#### Provided data

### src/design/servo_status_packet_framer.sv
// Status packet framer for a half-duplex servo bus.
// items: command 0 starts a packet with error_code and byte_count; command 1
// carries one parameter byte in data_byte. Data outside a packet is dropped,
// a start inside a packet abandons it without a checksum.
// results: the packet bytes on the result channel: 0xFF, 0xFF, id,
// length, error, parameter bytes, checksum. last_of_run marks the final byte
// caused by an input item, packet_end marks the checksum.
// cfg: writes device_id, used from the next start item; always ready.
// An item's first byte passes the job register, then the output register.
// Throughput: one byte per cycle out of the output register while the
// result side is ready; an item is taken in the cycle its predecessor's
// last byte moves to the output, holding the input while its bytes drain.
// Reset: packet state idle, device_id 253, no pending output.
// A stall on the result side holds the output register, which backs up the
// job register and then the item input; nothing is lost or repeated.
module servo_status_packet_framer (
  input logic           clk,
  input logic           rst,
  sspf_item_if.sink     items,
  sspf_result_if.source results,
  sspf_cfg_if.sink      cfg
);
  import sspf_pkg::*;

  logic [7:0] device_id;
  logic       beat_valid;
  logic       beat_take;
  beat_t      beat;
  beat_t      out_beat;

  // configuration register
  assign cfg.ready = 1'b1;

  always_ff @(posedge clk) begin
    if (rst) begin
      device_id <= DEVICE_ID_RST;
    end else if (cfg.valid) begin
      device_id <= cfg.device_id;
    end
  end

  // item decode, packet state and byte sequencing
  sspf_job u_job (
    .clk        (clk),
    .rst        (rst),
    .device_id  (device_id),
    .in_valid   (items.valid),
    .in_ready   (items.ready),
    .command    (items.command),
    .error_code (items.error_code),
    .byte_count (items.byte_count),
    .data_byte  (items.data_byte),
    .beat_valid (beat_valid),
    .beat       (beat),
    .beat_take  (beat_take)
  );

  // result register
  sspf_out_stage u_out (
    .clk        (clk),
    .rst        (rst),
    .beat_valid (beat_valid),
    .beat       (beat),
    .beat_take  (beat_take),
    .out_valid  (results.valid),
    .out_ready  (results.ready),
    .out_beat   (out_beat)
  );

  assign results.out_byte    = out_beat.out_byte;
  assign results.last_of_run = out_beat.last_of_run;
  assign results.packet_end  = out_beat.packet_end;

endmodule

########
#### Provided data

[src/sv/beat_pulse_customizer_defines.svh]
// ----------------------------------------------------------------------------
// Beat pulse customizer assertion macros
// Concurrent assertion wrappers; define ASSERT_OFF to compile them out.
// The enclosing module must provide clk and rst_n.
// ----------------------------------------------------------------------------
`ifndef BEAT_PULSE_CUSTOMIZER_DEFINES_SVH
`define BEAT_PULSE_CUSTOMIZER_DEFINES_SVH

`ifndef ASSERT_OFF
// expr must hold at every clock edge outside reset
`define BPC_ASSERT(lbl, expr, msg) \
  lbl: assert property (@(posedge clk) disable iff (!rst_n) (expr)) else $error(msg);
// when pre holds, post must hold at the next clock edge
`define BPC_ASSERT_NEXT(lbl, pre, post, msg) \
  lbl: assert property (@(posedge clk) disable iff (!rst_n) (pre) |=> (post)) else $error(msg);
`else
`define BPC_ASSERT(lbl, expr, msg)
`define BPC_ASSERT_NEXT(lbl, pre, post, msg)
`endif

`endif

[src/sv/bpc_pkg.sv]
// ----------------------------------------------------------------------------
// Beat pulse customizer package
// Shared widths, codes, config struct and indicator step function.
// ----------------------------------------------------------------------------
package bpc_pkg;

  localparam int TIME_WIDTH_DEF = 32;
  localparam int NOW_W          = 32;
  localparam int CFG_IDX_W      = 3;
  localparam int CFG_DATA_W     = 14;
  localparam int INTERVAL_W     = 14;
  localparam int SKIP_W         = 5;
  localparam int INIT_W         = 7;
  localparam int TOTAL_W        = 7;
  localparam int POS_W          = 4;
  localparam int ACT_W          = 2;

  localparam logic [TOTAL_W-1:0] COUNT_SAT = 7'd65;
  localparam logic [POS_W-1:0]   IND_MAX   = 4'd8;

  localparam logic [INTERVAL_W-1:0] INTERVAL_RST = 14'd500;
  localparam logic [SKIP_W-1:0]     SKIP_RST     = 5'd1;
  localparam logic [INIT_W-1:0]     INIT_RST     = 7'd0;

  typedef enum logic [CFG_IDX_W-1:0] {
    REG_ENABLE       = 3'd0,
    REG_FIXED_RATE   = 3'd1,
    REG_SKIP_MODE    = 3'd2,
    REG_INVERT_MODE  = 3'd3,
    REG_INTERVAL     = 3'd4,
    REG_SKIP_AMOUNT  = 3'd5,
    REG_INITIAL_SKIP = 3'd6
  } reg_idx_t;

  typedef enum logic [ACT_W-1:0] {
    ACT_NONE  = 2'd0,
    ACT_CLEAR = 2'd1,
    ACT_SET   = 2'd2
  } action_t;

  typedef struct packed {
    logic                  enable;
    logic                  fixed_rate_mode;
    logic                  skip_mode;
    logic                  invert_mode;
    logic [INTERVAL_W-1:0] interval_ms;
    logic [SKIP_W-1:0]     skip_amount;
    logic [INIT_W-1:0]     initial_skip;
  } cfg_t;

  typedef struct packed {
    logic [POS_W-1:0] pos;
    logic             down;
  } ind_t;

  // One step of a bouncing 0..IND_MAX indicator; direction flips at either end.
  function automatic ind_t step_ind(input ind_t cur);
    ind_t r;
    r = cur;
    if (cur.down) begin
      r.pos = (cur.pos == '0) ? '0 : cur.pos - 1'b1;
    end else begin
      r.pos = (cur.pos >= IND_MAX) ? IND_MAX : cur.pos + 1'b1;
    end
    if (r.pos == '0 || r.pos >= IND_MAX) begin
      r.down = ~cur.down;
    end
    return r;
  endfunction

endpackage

########

Instructions for the task » Looking through the data above, copy out each line in which the string "parameter" occurs.

Your solution »
// carries one parameter byte in data_byte. Data outside a packet is dropped,
// length, error, parameter bytes, checksum. last_of_run marks the final byte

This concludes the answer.